··· Records for processing ···

Setup of middle:
// CPUCore
module CPUCore(
input clk,
input Reset,
output wire [15:0] mem_addr,
output wire        mem_we,
output wire [15:0] mem_wdata,
input  wire [15:0] mem_rdata
);
wire[3:0] OpCodeExt_ImmHi;
wire[3:0] OpCode;
wire[3:0] Rdest;
wire[3:0] Rsrc_ImmLo;
wire AluEn;
wire MemMuxEn;
wire RegFileEn;
wire MemWriteEn;
wire PCEn;
wire InstrEn;
wire PCRead;
wire PCWrite;
wire [15:0] PC;
wire[15:0] read_data1;  
wire[15:0] read_data2;
wire [15:0] MemData;
wire [15:0] Rsrc_ImmData;
wire [15:0] ALUResult;
wire [15:0] PSR;
wire [3:0]alucont;
wire [15:0] Mem_a1;
wire [15:0] MemAddr;
wire [15:0] AluMuxOut;
wire [15:0] MemDataFromMux;
assign MemData   = mem_rdata;
assign mem_addr  = MemAddr;
assign mem_we    = MemWriteEn;
assign mem_wdata = MemDataFromMux;
InstrReg InstrReg(
.clk(clk),
.En(InstrEn),
.instruction(MemData),
.opcode(OpCode),
.opcodeExt_ImmHi(OpCodeExt_ImmHi),
.Rdest(Rdest),
.Rsrc_ImmLo(Rsrc_ImmLo)
);
Controller Controller(
	.clk(clk),
	.Reset(Reset),
	.OpCode(OpCode),
	.OpCodeExt_ImmHi(OpCodeExt_ImmHi),
	.RSource_ImmLo(Rsrc_ImmLo),
	.AluEn(AluEn),
	.MemMuxEn(MemMuxEn),
	.RegFileEn(RegFileEn),
	.PCEn(PCEn),
	.PCRead(PCRead),
	.PCWrite(PCWrite),
	.MemWriteEn(MemWriteEn),
	.InstrEn(InstrEn)
);
PCControl PCControl(
	.Reset(Reset),
	.clk(clk),
	.PSR(PSR),
	.PCen(PCEn),
	.RegData(read_data2),
	.dispLo(Rsrc_ImmLo),   
	.OpcodeExt_dispHi(OpCodeExt_ImmHi),
	.CondRlink(Rdest),
	.Opcode(OpCode),  
	.PC(PC)  
);
RegFile RegFile (
	 .Reset(Reset),
    .clk(clk),                 
    .En(RegFileEn),                  
    .read_addr(Rsrc_ImmLo),  
    .readwrite_addr(Rdest),    
    .write_data(AluMuxOut),   
    .read_data1(read_data1),  
    .read_data2(read_data2)   
);
ALUcntrl ALUcntrl
(
	.Opcode(OpCode),
	.OpcodeExt_ImmHi(OpCodeExt_ImmHi),
	.Reg2Data(read_data2),
	.Rsrc_ImmLo(Rsrc_ImmLo),
  ...
Size: about 4900 cells after synthesis, roughly 440 flip-flops, roughly 51 I/O pins, ~35000 sq um of cells after synthesis.
make LEC_CHECK=0 ABC_AREA=1 CAP_MARGIN=20 CORE_MARGIN=2 CORE_UTILIZATION=40 MAX_ROUTING_LAYER=met4 PLACE_DENSITY=0.87 SLEW_MARGIN=5 TNS_END_PERCENT=35 finish   # period 8.34 ns
run.sh (not shown) runs the stock make flow with config.mk's settings and CLKGATE_MAP_FILE=.
Changes in south relative to middle:
- putting SETUP_SLACK_MARGIN at 1.01 where nothing was set
- clearing MAX_ROUTING_LAYER, which used to be met4
- swapping 40 for 50 in CORE_UTILIZATION
- swapping 5 for 20 in SLEW_MARGIN
- clearing TNS_END_PERCENT, which used to be 35
- clearing PLACE_DENSITY, which used to be 0.87
- clearing ABC_AREA, which used to be 1
- swapping 8.34 for 3.75 in the clock period (ns, I/O delays scaled along)
Findings:
Going from middle to south, worst-case vdd ir drop increased 0.00029 V; internal power of the cells up 6.8 mW; reg-to-reg setup timing slack shrank by 2.85 ns; fraction of the cycle the final worst path needs picked up an extra 51 points.
In the flow results for middle and south, the height of the die is larger on middle.
The total power in middle is 0.39 times that in south.
No crash in south: every stage finished, but the layout fails its final checks due to setup timing.
middle finished every stage and its layout cleared the timing, design-rule and antenna checks.
Compared south vs middle, and relative area change from synthesis to final layout is up in south.


Setup of sierra:
CPUCore again, from the RTL that the note above started with.
Settings: LEC_CHECK=0, CAP_MARGIN=20, CORE_MARGIN=2, CORE_UTILIZATION=40, PLACE_DENSITY=0.6, SLEW_MARGIN=20; clock period 6.74 ns.
Per the final summary, sierra finished and its layout is clean on timing, DRC and antenna.
### sierra -> onyx
Settings: an added SETUP_SLACK_MARGIN of 1.07; an added HOLD_SLACK_MARGIN of 0.28; an added GPL_TIMING_DRIVEN of 0; an added CELL_PAD_IN_SITES_GLOBAL_PLACEMENT of 1; a change of CORE_MARGIN from 2 to 8; a change of CAP_MARGIN from 20 to 15; an added GPL_ROUTABILITY_DRIVEN of 0; an added ABC_AREA of 1; a change of the clock period (ns, I/O delays scaled along) from 6.74 to 8.0.
==> results <==
Diff sierra -> onyx: non-clock buffer count increased by about 120% relative to the old numbers, met3 routed wirelength increased by 7.6 mm relative to the old numbers, layout net count increased by 65% relative to the old numbers. sierra has lower register-to-register slack than onyx. sierra → onyx: total stage count of the critical path moved down; power fell by 10%. Compared onyx vs sierra, and count of placed standard cells including taps is up in onyx. In onyx, the combinational group power came out about 4% below the value in sierra. sierra → onyx: total area of multi-input combinational cells increased 12%, yosys cell count increased about 60%.
diff inputs: onyx => violet
Settings: removing GPL_ROUTABILITY_DRIVEN (formerly 0); removing GPL_TIMING_DRIVEN (formerly 0); removing CELL_PAD_IN_SITES_GLOBAL_PLACEMENT (formerly 1); changing CAP_MARGIN from 15 to 20; removing HOLD_SLACK_MARGIN (formerly 0.28); removing ABC_AREA (formerly 1); changing SETUP_SLACK_MARGIN from 1.07 to 1.31; changing CORE_MARGIN from 8 to 2; changing the clock period (ns, I/O delays scaled along) from 8.0 to 6.74.
[summary]
[violet vs onyx] clock-buffer cell count: lower in violet. Final net count ends up higher on onyx. violet: via count 11,900 below onyx. onyx → violet: final instance area saw a decrease; tally of unique sky130hd cells used after synthesis increased 56%. Compare onyx and violet | total area of multi-input combinational cells higher: onyx. Compared to onyx, violet has total combinational power about 8% higher.


run 3:
Starting RTL as in the previous note.
==> flow/config.mk <==
export PLATFORM = sky130hd
export DESIGN_NAME = CPUCore
export DESIGN_NICKNAME = CPUCore
export VERILOG_FILES = /design/flow/design.v
export SDC_FILE = /design/flow/constraint.sdc
export NUM_CORES = 4
export LEC_CHECK = 0
export CAP_MARGIN = 20
export CORE_MARGIN = 2
export CORE_UTILIZATION = 63
export SETUP_SLACK_MARGIN = 1.53
export SLEW_MARGIN = 20
==> flow/constraint.sdc <==
create_clock -name core_clock -period 5.89 [get_ports {clk}]
set_input_delay 1.1780 -clock core_clock [delete_from_list [all_inputs] [get_ports {clk}]]
set_output_delay 1.1780 -clock core_clock [all_outputs]
set_load 0.01 [all_outputs]
Run 3: it failed with a tool error in 5_1_grt, so there are no final results.
Edits applied to the flow inputs when going from run 3 to run 4:
Settings: putting ABC_AREA at 1 where nothing was set; swapping 63 for 71 in CORE_UTILIZATION; putting PLACE_DENSITY at 0.6 where nothing was set; clearing SETUP_SLACK_MARGIN, which used to be 1.53; putting CTS_CLUSTER_SIZE at 94 where nothing was set; swapping 5.89 for 6.29 in the clock period (ns, I/O delays scaled along).
==> results <==
- The final layout from run 4, which completed every stage, passed the timing, design-rule and antenna checks at the end of the flow.
- Run 3 did not finish; a tool error ended it in 5_1_grt.
- Going from run 3 to run 4, total CTS buffers grows by 1.
- Post-synthesis average cell area: run 4 < run 3
- Area share of and-or/or-and cells after synthesis: higher on run 4
- Area of the placeable core essentially unchanged between run 4 and run 3.
- Run 4 against run 3: number of setup buffers added after CTS has decreased; total cell area reported by yosys after synthesis has increased; parity-gate share of the synthesized area counting xor and xnor cells has decreased; die size has remained practically unchanged.
- In the tables for run 4 and run 3, synthesized cell count reads higher with run 4.
- Diff run 3 -> run 4: post-synthesis cell area went up, mux share of post-synthesis cell area dropped 16 points.
Power and IR drop assume default switching activity.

···

* _Work instruction_
Within the data above, pick out all lines holding the word "checks".

* _Response area_
No crash in south: every stage finished, but the layout fails its final checks due to setup timing.
middle finished every stage and its layout cleared the timing, design-rule and antenna checks.
- The final layout from run 4, which completed every stage, passed the timing, design-rule and antenna checks at the end of the flow.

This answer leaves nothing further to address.